§ Exercise brief: Write the entries out exactly, with the final line being the one containing "detailed placement | 1280".

§ Recorded data:
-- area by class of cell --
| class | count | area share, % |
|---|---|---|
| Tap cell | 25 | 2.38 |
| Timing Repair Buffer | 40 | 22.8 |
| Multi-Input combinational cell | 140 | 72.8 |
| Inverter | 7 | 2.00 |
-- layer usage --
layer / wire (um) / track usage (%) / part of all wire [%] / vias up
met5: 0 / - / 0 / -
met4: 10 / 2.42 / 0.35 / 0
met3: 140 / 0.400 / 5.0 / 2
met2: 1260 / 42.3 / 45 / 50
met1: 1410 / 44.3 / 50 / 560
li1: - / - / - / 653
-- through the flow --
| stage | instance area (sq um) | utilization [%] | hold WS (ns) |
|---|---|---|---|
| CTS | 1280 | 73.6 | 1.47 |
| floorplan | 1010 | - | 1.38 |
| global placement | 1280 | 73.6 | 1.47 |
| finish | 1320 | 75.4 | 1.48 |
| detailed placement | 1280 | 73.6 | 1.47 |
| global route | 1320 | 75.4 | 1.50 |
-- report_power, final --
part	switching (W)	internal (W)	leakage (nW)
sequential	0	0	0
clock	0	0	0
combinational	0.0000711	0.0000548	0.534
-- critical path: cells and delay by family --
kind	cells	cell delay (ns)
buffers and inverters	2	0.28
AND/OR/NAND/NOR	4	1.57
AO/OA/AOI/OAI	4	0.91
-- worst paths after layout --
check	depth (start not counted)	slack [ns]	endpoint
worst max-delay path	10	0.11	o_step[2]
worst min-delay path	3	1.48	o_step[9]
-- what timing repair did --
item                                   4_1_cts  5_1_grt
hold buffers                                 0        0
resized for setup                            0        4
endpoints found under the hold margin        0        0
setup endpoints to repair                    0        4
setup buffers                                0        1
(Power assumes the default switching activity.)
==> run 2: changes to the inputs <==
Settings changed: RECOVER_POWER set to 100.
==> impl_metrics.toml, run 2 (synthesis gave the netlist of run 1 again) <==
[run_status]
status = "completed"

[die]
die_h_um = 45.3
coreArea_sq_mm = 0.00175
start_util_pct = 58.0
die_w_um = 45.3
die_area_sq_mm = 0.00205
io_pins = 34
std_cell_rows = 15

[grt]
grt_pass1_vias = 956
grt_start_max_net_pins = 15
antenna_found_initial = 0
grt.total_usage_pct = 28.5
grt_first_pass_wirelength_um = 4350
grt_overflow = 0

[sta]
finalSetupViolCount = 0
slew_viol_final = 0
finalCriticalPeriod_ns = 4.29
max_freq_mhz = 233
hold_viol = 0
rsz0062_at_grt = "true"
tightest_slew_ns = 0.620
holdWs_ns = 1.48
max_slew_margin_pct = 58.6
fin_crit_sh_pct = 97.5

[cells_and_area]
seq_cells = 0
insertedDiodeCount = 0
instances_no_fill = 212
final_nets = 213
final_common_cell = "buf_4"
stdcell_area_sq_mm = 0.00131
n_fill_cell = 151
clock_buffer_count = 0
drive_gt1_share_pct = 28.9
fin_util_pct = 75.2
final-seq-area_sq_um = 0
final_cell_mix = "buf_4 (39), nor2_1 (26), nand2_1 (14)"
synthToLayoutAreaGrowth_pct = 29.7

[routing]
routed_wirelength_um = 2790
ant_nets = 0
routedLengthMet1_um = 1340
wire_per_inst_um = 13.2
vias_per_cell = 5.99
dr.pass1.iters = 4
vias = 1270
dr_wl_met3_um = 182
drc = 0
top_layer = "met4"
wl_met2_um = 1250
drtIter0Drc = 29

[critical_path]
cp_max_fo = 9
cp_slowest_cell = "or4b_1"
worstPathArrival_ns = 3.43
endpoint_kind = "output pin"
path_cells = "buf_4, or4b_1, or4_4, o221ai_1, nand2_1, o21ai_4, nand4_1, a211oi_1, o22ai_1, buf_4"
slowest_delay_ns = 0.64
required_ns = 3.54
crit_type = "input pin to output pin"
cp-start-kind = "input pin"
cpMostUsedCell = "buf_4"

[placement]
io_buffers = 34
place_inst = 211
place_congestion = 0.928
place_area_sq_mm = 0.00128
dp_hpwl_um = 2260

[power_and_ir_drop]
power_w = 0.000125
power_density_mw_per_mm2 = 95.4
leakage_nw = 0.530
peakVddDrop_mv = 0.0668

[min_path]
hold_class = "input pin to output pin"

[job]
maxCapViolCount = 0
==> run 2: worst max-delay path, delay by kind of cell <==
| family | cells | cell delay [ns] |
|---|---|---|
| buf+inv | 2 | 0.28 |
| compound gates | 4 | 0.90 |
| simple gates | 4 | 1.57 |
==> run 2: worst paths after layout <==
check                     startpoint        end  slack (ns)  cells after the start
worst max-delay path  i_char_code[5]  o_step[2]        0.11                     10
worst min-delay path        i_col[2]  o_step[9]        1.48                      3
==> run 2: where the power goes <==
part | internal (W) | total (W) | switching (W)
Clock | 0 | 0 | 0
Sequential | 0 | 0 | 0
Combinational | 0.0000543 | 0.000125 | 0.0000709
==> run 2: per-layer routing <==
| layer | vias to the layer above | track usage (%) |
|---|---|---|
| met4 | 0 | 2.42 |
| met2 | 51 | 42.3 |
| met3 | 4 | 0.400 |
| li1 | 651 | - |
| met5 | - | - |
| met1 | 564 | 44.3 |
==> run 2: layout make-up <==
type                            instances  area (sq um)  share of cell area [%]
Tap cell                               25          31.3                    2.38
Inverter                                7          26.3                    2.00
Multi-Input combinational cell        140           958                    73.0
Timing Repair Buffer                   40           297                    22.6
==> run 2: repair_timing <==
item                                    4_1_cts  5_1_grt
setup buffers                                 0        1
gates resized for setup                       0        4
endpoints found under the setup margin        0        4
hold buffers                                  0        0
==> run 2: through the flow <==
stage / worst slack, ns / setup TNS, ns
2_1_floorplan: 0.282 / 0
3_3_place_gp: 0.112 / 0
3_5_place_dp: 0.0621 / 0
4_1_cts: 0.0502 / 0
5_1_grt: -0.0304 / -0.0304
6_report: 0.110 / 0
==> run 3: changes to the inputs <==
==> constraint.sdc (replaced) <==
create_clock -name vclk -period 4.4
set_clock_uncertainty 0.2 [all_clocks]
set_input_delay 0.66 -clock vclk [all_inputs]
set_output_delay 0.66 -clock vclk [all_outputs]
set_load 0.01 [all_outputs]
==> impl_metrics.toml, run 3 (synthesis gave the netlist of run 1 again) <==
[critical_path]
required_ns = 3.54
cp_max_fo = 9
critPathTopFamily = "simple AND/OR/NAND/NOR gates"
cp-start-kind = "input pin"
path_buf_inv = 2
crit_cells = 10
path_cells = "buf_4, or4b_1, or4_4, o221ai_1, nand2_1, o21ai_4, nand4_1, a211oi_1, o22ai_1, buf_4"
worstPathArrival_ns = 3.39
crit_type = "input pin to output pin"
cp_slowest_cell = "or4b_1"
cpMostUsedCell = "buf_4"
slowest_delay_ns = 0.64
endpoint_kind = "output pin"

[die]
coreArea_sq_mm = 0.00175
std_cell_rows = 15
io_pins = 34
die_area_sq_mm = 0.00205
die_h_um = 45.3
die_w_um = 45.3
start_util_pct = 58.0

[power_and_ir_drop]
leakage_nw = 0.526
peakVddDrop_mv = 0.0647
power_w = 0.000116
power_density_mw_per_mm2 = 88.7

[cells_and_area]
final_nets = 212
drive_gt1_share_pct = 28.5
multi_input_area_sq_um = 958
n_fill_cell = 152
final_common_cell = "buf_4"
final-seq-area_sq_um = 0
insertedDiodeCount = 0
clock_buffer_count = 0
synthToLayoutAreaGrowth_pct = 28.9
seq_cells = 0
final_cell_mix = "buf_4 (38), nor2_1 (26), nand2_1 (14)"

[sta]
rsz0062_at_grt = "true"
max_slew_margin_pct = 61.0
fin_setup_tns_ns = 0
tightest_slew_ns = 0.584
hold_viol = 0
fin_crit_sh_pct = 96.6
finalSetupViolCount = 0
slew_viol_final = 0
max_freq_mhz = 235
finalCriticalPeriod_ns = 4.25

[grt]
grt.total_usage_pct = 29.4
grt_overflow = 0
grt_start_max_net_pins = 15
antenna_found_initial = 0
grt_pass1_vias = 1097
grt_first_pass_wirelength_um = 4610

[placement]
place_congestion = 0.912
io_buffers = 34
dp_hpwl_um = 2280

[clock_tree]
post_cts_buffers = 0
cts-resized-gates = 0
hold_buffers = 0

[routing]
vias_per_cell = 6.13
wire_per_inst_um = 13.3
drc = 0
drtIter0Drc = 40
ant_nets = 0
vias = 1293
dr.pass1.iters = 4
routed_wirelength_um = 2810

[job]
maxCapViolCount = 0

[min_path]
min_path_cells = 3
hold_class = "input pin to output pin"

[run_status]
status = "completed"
### config.mk
export PLATFORM = sky130hd
export DESIGN_NAME = tbvp_isqrt
export DESIGN_NICKNAME = d
export VERILOG_FILES = /design/src/tbvp_isqrt.sv
export SDC_FILE = /design/constraint.sdc
export NUM_CORES = 2
export LEC_CHECK = 0
export ABC_AREA = 1
export BUFFER_PORTS_ARGS = -buffer_cell sky130_fd_sc_hd__buf_2
export CAP_MARGIN = 10
export CELL_PAD_IN_SITES_DETAIL_PLACEMENT = 0
export CELL_PAD_IN_SITES_GLOBAL_PLACEMENT = 1
export CORE_MARGIN = 4
export CORE_UTILIZATION = 46
export DETAILED_ROUTE_END_ITERATION = 10
export HOLD_SLACK_MARGIN = 0.06
export MAX_ROUTING_LAYER = met4
export PLACE_DENSITY_LB_ADDON = 0.2
export SLEW_MARGIN = 10
export SYNTH_ARGS = -nofsm -noshare
export SYNTH_HDL_FRONTEND = slang
export SYNTH_SLANG_ARGS = --single-unit
### constraint.sdc
create_clock -name clk -period 2.1 [get_ports clk]
set_input_delay 0 -clock clk [delete_from_list [all_inputs] [get_ports clk]]
set_output_delay 0 -clock clk [all_outputs]
set_load 0.1 [all_outputs]
### src/tbvp_isqrt.sv
// Pipelined integer square root, one result bit per stage.
// Standalone; carries a 48-bit tag alongside each radicand.
module tbvp_isqrt (
	input  logic               clk,
	input  logic               arst_n,
	input  logic               en,
	input  logic               in_valid,
	input  logic [61:0]        radicand,
	input  logic [47:0]        tag_in,
	output logic               out_valid,
	output logic [30:0]        root,
	output logic [47:0]        tag_out
);
	// 31 root bits; one restoring step per stage
	localparam int N = 31;
	logic [63:0] rem_q  [N+1];
	logic [30:0] rt_q   [N+1];
	logic [47:0] tag_q  [N+1];
	logic        vld_q  [N+1];

	always_comb begin
		rem_q[0] = {2'b00, radicand};
		rt_q[0]  = '0;
		tag_q[0] = tag_in;
		vld_q[0] = in_valid;
	end

	for (genvar s = 0; s < N; s++) begin : g_st
		logic [63:0] rem_r;
		logic [30:0] rt_r;
		logic [47:0] tag_r;
		logic        vld_r;
		logic [33:0] trial;
		logic [33:0] part;
		always_comb begin
			part  = 34'(rem_q[s] >> (2*(N-1-s)));
			trial = {1'b0, rt_q[s], 2'b01};
		end
		always_ff @(posedge clk or negedge arst_n) begin
			if (!arst_n) begin
				vld_r <= 1'b0;
			end else if (en) begin
				vld_r <= vld_q[s];
			end
		end
		always_ff @(posedge clk) begin
			if (en) begin
				tag_r <= tag_q[s];
				if (part >= trial) begin
					rem_r <= rem_q[s] - (64'(trial) << (2*(N-1-s)));
					rt_r  <= {rt_q[s][29:0], 1'b1};
				end else begin
					rem_r <= rem_q[s];
					rt_r  <= {rt_q[s][29:0], 1'b0};
				end
			end
		end
		always_comb begin
			rem_q[s+1] = rem_r;
			rt_q[s+1]  = rt_r;
			tag_q[s+1] = tag_r;
			vld_q[s+1] = vld_r;
		end
	end

	assign out_valid = vld_q[N];
	assign root      = rt_q[N];
	assign tag_out   = tag_q[N];
endmodule

==> impl_results.md <==
- Most common cell after layout, fill and taps aside: edfxtp_1
- Hold Crit Start: en
- Initial Util: 46.27%
- Setup TNS: -82.00 ns
- Synth Area in Adders: 4.007%
- Setup violators final: 627
- RR Endpoint: g_st[12].rt_r[0]
- Num CTS Buffers: 381
- CP max FO: 7
- Port buffer count: 193
- Top sig layer: met4
- Sequential power share: 42.9%
- DIE HEIGHT: 603.8 µm
- Full die area: 364600 µm²
- Comb power frac: 26.5%
- Average routed wire per standard cell: 17.81 µm
- Hold EP: g_st[16].rem_r[25]
- Cell variety after synth: 49
- CP peak stage delay: 0.48 ns
- Fmax: 0.4242 GHz
- DR vias: 115200
- GP Congestion: 0.9378
- Number of synthesized register bits: 3694
- Crit path capture type: flop
- Slew HR: 62.98%
- Clock transition at path regs: 0.06 ns
- Final period util: 112.3%
- Final Skew: 0.07304 ns
- Initial antenna violation count: 5
- Total core area: 353000 µm²
- M1 WL: 196300 µm
- Failing checks: setup timing
- Met3 Routed Length: 15970 µm
- Internal power: 153.9 mW
- Sequential-to-total area share from yosys stat: 67.83%
- Synthesized Nets: 15570
- Overflow after GRT: 0
- WL met2: 204500 µm
- Status: finished with violations
- Final Hold Fails: 0
- Count of max-cap constraint violations: 0
- Reg2Reg Depth: 11
- Net Switching: 65.02 mW
- Max Slew Vio Count: 0
- Critical Path AT: 3.05 ns
- Antenna-violating nets left: 0
- Post-synthesis simple-gate area fraction: 17.45%
- Fin nets: 19650
- Post-DP Area: 190300 µm²
- Xor/xnor share of the synthesized area: 1.807%
- Largest family of logic cells by synthesized area: simple AND/OR/NAND/NOR gates
- Crit-path cells: inv_2 > ha_4 > a21oi_4 > nor2_1 > nor2_1 > nand2_2 > nand2_2 > nand3b_4 > nor2_4 > clkinvlp_4 > buf_4
- Leakage: 99.04 nW
- Layout cells sized above 1: 36.60%
- Site Rows: 218
- Global-route wire length before repair: 642300 µm
- Detail Placement HPWL: 305500 µm
- Min Clock Period, post-route: 2.358 ns
- Area Growth Syn to Fin: 39.70%
- Via/cell ratio: 4.790
- Largest net degree at the start of global routing: 84
- Tot GR Track Use: 23.26%
- Reg2reg setup slack: -0.26 ns
- Clock Latency Late Sink: 0.95 ns
- Crit path buf inv count: 3
- H-tree levels: 5
- Crit path from: g_st[11].rt_r[3]
- CP Data Required Time: 2.80 ns
- Worst setup SP type: flop
- Area of the mapped netlist: 163300 µm²
- Clk buf depth: 4
- Clock sink count: 3694
- Worst slack at placement: -0.5928 ns
- Detailed Route WL: 428400 µm
- Sw Ratio: 29.70%
- TritonCTS clock tree: built
- First-pass iteration count of the detailed router: 5
- Slowest CP cell: edfxtp_1
- HP Class: input pin to flop
- PwrDens: 959.8 nW/µm²
- Mux contribution to synthesized area: 0.006896%
- Worst-margin pin slew: 0.5511 ns
- Hold path depth: 3
- Clock share of power: 30.6%
- Peak VDD IR: 0.8885 mV
- Io pins: 194
- RSZ-0062 raised after global routing: yes
- Gate Count Post-Synth: 14930
- Most frequent cells in the layout: 3663 x edfxtp_1, 3424 x nand2_1, 3027 x buf_4, 2123 x inv_1, 866 x nand2_2
- Design Area, Final: 228100 µm²
- DRC Markers: 0
- Final-layout fill cell count: 27740
- Ys Warns: 0
- CTS root buffer: clkbuf_16
- Post-synthesis area per instance: 10.94 µm²
- Vias in the first global route: 111500
- Worst setup path class: flop to flop
- Final worst slack: -0.2575 ns
- Initial drt markers: 7791
- Compound-cell area share of the yosys netlist: 2.771%
- Critical path's top delay family: simple AND/OR/NAND/NOR gates
- Worst R2R Start: g_st[11].rt_r[3]
- Die width: 603.8 µm
what timing repair did:
| item | 4_1_cts | 5_1_grt |
|---|---|---|
| pin swaps | 495 | 788 |
| hold buffers | 231 | 0 |
| setup endpoints to repair | 693 | 759 |
| resized for setup | 1797 | 2259 |
| gates cloned | 41 | 25 |
| buffers inserted | 402 | 349 |
| hold endpoints to repair | 3542 | 0 |
through the flow:
step	utilization (%)	instances	power, mW	hold slack (ns)
finish	64.63	24060	219.0	0.2485
global placement	53.93	22380	138.7	0.07987
CTS	61.47	23730	213.0	0.1566
detailed placement	53.93	22380	138.9	0.07805
floorplan	-	14930	115.4	-0.2956
global route	64.63	24060	230.0	0.1963
area by class of cell:
class,count,area [µm²],share of cell area [%]
inverters,2446,9360,4.103
well taps,4730,5918,2.594
multi-input cells,8677,57540,25.22
clock inverters,251,2636,1.156
diodes,3,7.507,0.003291
repair buffers,3810,32010,14.03
flip-flops and latches,3694,110800,48.56
repair inverters,4,62.56,0.02742
clock buffers,446,9821,4.305
synthesized netlist by cell type (all sizes together):
cell / number / area (µm²)
o211ai: 3 / 22.52
a211oi: 2 / 15.01
dfrtp: 31 / 775.7
nand3: 696 / 3536
nand3b: 124 / 934.7
and3b: 1 / 8.760
clkbuf: 15 / 61.31
o21ai: 304 / 1533
ha: 523 / 6544
a31oi: 5 / 31.28
a21o: 10 / 75.07
inv: 2446 / 9181
nand2: 4715 / 17750
nor3b: 5 / 37.54
and2: 40 / 250.2
nor2: 1012 / 3904
buf: 99 / 749.5
xor2: 234 / 2049
a21boi: 6 / 45.04
o21a: 6 / 45.04
nor4: 20 / 125.1
xnor2: 103 / 902.1
a21oi: 494 / 2506
o21bai: 32 / 244.0
nor3: 136 / 700.7
conb: 1 / 3.750
nand4: 155 / 969.7
or2: 28 / 175.2
mux2: 1 / 11.26
o311ai: 1 / 8.760
and3: 16 / 100.1
nand2b: 2 / 12.51
edfxtp: 3663 / 110000
worst reg2reg max path, stage by stage (launching register included):
cell	delay, ns
edfxtp_1	0.48
inv_2	0.13
ha_4	0.22
a21oi_4	0.13
nor2_1	0.05
nor2_1	0.14
nand2_2	0.08
nand2_2	0.09
nand3b_4	0.10
nor2_4	0.24
clkinvlp_4	0.27
buf_4	0.20
logic make-up (layout without fill, tap and decap cells):
group           after synthesis  after routing
other cells                   1              4
compound gates              863            863
buf+inv                    2560           6957
mux                           1              1
xor+xnor                    337            337
simple gates               6950           6952
flops                      3694           3694
fa+ha+maj                   523            523
worst max path at each step:
stage / endpoint / cells after the start
after floorplan: g_st[13].rem_r[46] / 12
after global placement: g_st[16].rem_r[35] / 10
after global routing: g_st[26].rem_r[30] / 15
final: g_st[12].rt_r[0] / 11
after CTS: g_st[26].rem_r[30] / 15
after detailed placement: g_st[16].rem_r[35] / 10
sequential cells by signal, indices dropped and copies added, names as in the netlist:
signal      cells
g_st.rem_r   1679
g_st.rt_r     465
g_st.tag_r   1440
g_st.vld_r     30
out_valid       1
root           31
tag_out        48
per-layer routing:
| layer | GRT usage (%) | vias to the layer above |
|---|---|---|
| met4 | 5.851 | 0 |
| met3 | 2.023 | 658 |
| met2 | 37.38 | 2085 |
| met1 | 32.22 | 54910 |
| li1 | - | 57600 |
| met5 | - | - |
power by group through the flow:
| stage | Sequential (mW) | Combinational, mW | Clock (mW) |
|---|---|---|---|
| global placement | 94.7 | 44.0 | 0 |
| floorplan | 93.4 | 21.9 | 0 |
| finish | 93.9 | 58.1 | 66.9 |
| global route | 94.5 | 63.5 | 72.1 |
| CTS | 93.7 | 50.5 | 68.8 |
| detailed placement | 94.8 | 44.1 | 0 |
No activity file was read; power rests on OpenSTA's default activity.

§ Result of this task:
-- area by class of cell --
| class | count | area share, % |
|---|---|---|
| Tap cell | 25 | 2.38 |
| Timing Repair Buffer | 40 | 22.8 |
| Multi-Input combinational cell | 140 | 72.8 |
| Inverter | 7 | 2.00 |
-- layer usage --
layer / wire (um) / track usage (%) / part of all wire [%] / vias up
met5: 0 / - / 0 / -
met4: 10 / 2.42 / 0.35 / 0
met3: 140 / 0.400 / 5.0 / 2
met2: 1260 / 42.3 / 45 / 50
met1: 1410 / 44.3 / 50 / 560
li1: - / - / - / 653
-- through the flow --
| stage | instance area (sq um) | utilization [%] | hold WS (ns) |
|---|---|---|---|
| CTS | 1280 | 73.6 | 1.47 |
| floorplan | 1010 | - | 1.38 |
| global placement | 1280 | 73.6 | 1.47 |
| finish | 1320 | 75.4 | 1.48 |
| detailed placement | 1280 | 73.6 | 1.47 |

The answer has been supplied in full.